Aim of the task: Within these entries, which lines include the string "second"? Copy each one.

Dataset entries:

▬▬▬

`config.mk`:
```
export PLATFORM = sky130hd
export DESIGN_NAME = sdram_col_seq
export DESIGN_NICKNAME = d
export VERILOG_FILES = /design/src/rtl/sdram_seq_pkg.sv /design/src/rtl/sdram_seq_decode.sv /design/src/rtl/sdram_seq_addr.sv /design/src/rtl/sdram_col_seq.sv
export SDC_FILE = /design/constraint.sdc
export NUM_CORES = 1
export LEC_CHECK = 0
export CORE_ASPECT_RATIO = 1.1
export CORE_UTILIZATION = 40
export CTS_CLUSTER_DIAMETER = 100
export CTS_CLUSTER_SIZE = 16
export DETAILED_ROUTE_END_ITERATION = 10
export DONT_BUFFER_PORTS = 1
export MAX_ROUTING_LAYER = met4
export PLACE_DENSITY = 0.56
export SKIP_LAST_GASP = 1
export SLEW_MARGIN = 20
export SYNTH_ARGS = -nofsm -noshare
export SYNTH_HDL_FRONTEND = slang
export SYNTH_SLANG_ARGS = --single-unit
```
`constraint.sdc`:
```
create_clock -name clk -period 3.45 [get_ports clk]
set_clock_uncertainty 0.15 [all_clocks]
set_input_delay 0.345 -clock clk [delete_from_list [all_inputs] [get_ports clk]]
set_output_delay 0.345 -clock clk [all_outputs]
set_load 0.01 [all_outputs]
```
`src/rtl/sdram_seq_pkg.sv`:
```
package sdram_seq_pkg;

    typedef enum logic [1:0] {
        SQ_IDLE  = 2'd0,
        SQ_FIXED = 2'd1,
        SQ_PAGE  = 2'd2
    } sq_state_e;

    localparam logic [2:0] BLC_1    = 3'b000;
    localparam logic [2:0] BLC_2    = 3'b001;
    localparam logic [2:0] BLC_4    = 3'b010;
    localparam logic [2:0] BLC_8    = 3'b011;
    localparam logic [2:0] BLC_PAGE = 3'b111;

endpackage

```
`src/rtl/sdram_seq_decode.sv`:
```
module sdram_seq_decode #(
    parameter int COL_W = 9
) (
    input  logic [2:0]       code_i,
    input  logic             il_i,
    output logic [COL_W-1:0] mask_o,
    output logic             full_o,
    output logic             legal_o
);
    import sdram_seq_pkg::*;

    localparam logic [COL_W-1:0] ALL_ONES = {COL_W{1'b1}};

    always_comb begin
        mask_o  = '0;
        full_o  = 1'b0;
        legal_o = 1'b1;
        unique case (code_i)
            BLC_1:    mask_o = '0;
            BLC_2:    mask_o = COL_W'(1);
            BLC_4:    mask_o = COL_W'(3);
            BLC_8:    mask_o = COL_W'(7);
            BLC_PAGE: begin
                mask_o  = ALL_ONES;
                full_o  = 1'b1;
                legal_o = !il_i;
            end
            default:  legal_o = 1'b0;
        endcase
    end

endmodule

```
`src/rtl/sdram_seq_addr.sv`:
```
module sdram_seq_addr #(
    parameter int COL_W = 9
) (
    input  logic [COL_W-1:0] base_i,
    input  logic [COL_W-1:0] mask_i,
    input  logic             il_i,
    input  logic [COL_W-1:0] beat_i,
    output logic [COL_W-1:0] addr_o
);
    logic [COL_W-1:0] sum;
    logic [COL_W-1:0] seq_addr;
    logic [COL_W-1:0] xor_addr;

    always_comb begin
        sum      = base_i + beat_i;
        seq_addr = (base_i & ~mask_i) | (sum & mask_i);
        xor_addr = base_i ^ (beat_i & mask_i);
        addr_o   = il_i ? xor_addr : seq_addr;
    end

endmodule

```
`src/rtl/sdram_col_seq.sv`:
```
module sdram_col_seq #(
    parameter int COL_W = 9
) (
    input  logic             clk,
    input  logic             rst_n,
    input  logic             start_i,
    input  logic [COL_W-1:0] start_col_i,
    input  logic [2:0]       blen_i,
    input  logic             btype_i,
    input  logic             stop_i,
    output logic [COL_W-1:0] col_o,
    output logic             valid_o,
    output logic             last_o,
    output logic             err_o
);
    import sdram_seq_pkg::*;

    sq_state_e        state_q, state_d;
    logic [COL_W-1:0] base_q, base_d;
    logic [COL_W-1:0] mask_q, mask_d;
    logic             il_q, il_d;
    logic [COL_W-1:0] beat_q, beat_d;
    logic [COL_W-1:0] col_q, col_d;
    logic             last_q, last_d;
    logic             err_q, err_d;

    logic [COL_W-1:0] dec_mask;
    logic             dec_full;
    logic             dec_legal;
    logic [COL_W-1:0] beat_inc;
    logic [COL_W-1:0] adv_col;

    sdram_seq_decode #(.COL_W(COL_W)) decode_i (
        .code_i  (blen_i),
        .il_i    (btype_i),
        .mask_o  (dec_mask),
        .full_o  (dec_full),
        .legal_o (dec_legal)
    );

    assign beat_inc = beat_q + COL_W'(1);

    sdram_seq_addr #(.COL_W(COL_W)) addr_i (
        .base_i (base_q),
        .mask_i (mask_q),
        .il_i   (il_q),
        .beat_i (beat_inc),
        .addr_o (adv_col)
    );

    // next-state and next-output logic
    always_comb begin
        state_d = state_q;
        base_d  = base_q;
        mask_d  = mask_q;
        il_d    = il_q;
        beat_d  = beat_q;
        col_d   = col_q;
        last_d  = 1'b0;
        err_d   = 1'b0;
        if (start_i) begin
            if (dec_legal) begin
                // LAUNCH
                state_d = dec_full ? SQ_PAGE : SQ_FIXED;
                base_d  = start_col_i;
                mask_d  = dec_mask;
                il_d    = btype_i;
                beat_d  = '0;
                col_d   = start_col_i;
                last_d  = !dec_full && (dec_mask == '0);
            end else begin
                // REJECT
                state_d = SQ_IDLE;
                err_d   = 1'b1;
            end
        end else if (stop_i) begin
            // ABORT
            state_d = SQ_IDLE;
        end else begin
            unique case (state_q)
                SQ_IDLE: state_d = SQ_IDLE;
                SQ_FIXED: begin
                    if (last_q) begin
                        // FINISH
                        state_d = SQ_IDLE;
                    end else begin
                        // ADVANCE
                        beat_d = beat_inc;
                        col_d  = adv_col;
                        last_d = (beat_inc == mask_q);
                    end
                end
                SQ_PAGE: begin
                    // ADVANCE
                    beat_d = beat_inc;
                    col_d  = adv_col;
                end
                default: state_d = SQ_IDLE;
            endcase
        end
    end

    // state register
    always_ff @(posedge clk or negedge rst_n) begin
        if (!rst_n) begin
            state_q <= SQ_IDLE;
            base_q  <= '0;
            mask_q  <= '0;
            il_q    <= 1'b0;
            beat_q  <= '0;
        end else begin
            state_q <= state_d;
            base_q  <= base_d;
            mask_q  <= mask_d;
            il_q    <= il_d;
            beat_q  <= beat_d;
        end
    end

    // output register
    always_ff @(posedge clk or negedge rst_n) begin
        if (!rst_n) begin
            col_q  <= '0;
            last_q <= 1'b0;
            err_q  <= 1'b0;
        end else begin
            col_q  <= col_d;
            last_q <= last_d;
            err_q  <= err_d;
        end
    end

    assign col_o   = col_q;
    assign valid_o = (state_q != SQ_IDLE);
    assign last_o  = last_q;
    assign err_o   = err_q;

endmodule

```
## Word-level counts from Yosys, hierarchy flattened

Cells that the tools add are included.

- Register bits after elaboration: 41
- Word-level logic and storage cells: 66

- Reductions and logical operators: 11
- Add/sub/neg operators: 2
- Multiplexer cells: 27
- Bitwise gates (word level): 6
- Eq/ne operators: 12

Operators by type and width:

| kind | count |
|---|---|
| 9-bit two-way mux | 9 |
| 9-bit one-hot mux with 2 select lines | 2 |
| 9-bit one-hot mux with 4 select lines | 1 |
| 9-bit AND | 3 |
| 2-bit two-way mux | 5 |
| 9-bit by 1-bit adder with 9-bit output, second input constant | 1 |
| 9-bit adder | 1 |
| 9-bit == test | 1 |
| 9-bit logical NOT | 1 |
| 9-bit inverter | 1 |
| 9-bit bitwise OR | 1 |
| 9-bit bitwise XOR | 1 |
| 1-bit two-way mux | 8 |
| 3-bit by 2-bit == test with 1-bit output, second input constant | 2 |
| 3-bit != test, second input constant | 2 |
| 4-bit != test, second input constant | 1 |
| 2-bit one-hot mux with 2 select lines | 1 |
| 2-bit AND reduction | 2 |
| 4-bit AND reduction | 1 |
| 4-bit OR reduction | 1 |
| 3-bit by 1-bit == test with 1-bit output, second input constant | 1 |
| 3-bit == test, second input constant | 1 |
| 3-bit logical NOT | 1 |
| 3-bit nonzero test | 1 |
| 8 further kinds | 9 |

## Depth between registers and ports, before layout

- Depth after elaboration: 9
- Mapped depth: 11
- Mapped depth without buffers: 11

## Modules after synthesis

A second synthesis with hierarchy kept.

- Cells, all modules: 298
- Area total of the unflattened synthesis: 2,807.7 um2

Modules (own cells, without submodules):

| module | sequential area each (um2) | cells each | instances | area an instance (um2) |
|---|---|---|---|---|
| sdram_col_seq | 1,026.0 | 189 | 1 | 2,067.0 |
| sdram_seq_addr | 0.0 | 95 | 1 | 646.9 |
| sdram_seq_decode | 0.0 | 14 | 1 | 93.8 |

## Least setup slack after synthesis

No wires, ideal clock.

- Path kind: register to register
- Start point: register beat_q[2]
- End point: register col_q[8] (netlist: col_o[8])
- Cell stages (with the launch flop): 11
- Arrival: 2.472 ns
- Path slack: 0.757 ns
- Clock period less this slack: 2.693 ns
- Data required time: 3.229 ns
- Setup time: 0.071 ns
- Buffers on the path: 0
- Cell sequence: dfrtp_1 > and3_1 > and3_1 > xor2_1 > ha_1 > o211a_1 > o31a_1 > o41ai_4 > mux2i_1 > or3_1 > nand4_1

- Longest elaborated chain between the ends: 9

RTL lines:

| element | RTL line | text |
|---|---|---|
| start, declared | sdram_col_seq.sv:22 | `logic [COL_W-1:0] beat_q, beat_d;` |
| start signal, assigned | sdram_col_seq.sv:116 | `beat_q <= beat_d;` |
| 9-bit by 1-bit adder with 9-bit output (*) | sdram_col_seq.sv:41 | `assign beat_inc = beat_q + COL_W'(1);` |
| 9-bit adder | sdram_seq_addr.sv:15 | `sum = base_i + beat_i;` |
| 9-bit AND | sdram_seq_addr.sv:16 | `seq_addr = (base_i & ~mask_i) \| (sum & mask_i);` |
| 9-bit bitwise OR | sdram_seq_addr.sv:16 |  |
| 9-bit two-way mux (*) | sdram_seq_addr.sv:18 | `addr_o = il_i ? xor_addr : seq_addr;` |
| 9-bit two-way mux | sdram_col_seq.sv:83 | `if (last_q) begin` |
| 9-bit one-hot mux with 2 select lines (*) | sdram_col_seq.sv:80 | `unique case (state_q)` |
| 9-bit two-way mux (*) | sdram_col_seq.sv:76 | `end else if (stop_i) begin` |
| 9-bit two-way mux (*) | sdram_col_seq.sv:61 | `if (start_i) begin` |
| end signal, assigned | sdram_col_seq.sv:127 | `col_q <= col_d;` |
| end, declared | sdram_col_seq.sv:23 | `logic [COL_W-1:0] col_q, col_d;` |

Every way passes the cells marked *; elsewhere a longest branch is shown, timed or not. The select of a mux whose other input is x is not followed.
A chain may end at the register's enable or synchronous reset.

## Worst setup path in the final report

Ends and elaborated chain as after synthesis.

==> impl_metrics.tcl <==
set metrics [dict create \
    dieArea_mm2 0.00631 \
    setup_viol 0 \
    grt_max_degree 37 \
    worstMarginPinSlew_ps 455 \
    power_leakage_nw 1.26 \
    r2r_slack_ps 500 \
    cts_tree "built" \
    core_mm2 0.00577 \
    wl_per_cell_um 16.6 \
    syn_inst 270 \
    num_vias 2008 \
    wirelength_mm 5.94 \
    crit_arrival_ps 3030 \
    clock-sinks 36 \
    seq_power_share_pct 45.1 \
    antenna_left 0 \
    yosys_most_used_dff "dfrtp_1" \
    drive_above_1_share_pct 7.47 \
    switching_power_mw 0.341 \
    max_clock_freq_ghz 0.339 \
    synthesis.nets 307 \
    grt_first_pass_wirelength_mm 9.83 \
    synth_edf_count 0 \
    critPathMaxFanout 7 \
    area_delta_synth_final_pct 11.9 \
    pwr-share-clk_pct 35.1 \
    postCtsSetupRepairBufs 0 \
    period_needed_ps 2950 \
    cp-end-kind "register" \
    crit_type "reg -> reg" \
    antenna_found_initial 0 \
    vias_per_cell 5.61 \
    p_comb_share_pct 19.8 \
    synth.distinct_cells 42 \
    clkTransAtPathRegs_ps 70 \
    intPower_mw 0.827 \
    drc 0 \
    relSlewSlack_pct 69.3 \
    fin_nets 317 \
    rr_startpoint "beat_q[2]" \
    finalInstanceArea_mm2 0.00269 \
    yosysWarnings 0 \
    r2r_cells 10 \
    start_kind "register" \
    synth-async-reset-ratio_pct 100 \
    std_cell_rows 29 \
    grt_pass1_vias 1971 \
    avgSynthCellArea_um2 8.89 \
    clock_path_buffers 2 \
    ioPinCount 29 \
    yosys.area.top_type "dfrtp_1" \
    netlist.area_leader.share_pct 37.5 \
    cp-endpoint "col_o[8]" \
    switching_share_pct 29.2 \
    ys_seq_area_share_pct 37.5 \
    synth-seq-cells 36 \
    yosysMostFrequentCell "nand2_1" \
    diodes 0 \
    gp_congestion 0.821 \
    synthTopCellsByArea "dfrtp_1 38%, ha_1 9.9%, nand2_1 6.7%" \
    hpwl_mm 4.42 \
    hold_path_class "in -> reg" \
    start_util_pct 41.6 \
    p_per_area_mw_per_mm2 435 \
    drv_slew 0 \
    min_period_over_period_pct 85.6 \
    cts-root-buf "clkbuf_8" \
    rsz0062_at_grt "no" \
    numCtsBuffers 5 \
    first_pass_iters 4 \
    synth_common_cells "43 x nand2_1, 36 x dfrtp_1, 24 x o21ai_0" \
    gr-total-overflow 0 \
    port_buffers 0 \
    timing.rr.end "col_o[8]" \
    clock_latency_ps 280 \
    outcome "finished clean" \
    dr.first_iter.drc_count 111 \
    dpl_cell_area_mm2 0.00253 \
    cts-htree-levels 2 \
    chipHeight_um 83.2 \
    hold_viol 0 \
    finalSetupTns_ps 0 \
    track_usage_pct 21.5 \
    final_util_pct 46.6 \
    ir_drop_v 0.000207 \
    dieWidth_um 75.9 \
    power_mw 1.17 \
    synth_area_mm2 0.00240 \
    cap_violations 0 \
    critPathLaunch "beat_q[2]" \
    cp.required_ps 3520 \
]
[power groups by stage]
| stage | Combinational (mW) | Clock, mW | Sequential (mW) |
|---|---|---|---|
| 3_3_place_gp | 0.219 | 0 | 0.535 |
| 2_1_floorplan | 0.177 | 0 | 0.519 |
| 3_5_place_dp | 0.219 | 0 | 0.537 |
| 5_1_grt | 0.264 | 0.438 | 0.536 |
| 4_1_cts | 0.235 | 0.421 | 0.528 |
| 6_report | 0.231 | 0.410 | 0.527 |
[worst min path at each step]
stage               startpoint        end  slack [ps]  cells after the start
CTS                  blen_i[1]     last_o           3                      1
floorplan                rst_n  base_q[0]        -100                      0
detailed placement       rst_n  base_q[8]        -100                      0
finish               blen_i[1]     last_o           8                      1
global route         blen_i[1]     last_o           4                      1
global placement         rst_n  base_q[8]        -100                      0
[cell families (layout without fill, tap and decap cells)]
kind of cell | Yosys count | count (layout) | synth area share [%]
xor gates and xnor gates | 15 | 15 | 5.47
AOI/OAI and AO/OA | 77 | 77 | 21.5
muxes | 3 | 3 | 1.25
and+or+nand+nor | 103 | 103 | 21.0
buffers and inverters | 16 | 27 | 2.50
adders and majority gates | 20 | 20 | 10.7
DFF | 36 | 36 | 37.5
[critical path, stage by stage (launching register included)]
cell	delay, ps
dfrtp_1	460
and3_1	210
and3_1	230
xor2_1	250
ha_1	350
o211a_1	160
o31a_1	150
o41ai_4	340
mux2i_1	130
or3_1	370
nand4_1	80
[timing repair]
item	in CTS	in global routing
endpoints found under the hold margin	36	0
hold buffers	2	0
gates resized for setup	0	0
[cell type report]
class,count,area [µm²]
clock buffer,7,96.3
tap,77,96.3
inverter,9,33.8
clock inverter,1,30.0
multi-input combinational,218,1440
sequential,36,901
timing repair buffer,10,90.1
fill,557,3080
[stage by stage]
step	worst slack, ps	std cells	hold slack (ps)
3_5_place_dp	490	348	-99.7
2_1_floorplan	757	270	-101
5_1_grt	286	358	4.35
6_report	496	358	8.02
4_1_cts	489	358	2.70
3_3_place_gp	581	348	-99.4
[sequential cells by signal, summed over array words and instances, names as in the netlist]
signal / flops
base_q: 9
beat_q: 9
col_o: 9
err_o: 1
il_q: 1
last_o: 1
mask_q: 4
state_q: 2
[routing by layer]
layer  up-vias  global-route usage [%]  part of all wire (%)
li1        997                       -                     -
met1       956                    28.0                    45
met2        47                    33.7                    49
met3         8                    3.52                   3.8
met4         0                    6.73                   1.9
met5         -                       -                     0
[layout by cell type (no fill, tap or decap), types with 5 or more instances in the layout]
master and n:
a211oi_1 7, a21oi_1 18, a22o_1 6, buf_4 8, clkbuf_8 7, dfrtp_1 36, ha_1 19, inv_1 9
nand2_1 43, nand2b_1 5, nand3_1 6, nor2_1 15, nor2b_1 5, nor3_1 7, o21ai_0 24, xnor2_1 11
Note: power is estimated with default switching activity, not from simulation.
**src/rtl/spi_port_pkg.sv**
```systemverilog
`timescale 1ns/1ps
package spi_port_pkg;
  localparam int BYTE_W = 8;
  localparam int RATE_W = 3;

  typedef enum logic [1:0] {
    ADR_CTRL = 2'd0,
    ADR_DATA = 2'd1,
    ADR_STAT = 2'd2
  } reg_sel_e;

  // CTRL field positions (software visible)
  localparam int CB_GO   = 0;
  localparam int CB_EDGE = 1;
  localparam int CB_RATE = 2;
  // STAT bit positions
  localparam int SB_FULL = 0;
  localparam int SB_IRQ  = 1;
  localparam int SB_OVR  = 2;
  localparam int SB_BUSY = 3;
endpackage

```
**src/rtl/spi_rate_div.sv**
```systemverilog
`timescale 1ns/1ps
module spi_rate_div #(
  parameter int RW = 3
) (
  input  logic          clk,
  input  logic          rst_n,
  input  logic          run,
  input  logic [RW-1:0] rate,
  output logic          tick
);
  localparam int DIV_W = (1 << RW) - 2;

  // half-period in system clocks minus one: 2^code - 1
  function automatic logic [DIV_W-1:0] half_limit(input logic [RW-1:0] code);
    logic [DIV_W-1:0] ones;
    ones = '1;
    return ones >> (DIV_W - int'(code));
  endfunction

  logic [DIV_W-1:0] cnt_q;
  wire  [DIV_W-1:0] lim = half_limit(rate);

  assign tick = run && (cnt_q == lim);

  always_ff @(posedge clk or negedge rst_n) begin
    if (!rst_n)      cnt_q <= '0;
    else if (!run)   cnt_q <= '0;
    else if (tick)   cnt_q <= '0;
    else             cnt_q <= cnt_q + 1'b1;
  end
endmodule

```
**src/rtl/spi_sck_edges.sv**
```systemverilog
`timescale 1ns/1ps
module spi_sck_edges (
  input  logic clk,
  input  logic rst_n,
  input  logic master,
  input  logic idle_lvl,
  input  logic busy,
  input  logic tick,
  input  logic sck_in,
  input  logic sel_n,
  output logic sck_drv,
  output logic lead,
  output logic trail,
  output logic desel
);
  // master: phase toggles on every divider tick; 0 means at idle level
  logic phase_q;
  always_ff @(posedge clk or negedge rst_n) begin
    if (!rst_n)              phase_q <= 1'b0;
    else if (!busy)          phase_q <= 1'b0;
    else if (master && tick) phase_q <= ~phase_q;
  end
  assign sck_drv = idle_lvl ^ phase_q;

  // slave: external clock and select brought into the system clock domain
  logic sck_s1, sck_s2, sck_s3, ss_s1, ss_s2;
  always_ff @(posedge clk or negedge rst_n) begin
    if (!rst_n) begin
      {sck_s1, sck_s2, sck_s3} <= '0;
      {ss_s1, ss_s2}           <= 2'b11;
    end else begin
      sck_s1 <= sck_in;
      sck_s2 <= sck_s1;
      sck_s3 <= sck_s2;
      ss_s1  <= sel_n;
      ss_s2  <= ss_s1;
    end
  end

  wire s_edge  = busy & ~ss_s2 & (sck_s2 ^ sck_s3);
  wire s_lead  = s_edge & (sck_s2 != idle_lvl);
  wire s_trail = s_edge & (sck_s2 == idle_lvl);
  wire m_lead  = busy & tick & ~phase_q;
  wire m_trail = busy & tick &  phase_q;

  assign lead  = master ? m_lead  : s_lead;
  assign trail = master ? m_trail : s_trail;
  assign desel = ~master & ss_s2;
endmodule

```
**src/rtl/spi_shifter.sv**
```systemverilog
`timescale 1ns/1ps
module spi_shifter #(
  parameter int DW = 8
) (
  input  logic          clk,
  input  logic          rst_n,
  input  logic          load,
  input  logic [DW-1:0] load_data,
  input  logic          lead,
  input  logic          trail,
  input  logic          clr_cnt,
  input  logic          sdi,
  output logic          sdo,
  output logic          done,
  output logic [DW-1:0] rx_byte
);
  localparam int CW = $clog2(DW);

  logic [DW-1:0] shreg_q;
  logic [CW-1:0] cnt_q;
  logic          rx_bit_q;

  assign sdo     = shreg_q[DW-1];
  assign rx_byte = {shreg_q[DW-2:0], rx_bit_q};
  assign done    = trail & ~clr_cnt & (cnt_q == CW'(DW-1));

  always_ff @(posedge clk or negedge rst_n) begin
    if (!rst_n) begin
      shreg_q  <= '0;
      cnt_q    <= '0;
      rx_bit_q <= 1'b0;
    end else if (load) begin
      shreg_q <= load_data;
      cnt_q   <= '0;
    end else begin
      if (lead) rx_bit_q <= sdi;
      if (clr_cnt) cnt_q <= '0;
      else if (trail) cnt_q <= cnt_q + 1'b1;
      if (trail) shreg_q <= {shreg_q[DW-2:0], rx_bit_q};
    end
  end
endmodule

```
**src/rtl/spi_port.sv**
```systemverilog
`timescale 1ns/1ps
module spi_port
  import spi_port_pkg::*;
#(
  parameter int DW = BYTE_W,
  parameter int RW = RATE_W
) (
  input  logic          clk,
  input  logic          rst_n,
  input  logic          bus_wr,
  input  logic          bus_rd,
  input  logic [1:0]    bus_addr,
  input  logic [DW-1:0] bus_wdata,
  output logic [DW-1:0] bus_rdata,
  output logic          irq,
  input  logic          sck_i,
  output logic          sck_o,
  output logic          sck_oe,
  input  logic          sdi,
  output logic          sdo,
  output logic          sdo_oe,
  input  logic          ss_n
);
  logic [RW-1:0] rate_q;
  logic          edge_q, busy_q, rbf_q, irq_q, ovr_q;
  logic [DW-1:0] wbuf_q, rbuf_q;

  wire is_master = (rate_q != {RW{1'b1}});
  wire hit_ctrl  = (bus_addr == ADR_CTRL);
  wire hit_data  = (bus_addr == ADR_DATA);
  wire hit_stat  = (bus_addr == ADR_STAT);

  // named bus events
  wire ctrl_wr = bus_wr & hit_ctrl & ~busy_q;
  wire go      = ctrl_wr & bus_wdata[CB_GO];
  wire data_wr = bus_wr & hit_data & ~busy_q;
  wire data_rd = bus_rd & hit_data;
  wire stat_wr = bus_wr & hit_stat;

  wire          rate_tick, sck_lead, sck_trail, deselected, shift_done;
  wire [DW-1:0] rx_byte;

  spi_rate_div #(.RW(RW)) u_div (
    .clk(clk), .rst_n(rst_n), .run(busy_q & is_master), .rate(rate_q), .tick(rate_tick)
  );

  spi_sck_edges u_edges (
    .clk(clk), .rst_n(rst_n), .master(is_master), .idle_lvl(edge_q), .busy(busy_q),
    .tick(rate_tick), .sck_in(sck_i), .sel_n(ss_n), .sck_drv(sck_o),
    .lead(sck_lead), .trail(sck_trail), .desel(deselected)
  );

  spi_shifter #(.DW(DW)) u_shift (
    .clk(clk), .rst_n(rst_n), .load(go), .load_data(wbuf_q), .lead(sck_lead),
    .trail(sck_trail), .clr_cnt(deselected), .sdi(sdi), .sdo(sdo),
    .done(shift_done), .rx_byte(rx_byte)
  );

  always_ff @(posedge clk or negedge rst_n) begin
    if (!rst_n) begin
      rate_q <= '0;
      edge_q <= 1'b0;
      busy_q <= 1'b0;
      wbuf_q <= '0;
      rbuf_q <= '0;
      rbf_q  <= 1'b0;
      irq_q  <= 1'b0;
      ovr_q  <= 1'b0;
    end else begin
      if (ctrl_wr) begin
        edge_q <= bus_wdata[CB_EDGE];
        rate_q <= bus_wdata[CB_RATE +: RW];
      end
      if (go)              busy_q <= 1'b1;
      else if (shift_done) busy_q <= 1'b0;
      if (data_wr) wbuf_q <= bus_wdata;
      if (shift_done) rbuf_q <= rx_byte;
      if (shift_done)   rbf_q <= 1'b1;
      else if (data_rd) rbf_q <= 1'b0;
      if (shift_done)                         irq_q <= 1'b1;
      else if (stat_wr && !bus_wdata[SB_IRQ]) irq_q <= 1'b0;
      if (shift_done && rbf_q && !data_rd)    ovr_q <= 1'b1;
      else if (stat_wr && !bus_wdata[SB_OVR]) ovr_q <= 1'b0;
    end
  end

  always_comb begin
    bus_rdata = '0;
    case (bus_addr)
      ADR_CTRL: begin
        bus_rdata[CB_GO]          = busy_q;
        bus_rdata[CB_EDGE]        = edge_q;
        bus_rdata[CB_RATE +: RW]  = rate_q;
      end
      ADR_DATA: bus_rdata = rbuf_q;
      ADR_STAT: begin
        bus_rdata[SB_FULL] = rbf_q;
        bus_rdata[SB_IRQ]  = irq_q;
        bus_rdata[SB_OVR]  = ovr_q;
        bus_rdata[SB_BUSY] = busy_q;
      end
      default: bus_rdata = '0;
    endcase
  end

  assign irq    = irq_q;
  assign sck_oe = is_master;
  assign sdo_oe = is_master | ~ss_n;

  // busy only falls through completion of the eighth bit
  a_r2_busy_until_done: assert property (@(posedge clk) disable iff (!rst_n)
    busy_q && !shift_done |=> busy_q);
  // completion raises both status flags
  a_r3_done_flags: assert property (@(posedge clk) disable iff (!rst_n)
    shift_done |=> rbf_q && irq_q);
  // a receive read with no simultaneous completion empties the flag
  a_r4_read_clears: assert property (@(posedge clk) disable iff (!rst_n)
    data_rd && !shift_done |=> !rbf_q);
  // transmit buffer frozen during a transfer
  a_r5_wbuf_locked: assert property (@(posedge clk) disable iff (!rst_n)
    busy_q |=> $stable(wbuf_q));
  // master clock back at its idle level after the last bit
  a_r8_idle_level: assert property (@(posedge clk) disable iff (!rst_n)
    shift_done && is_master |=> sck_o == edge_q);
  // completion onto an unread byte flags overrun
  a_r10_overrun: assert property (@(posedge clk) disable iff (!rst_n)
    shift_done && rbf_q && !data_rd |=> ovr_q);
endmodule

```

▬▬▬

Finished exercise:
| 9-bit by 1-bit adder with 9-bit output, second input constant | 1 |
| 3-bit by 2-bit == test with 1-bit output, second input constant | 2 |
| 3-bit != test, second input constant | 2 |
| 4-bit != test, second input constant | 1 |
| 3-bit by 1-bit == test with 1-bit output, second input constant | 1 |
| 3-bit == test, second input constant | 1 |
A second synthesis with hierarchy kept.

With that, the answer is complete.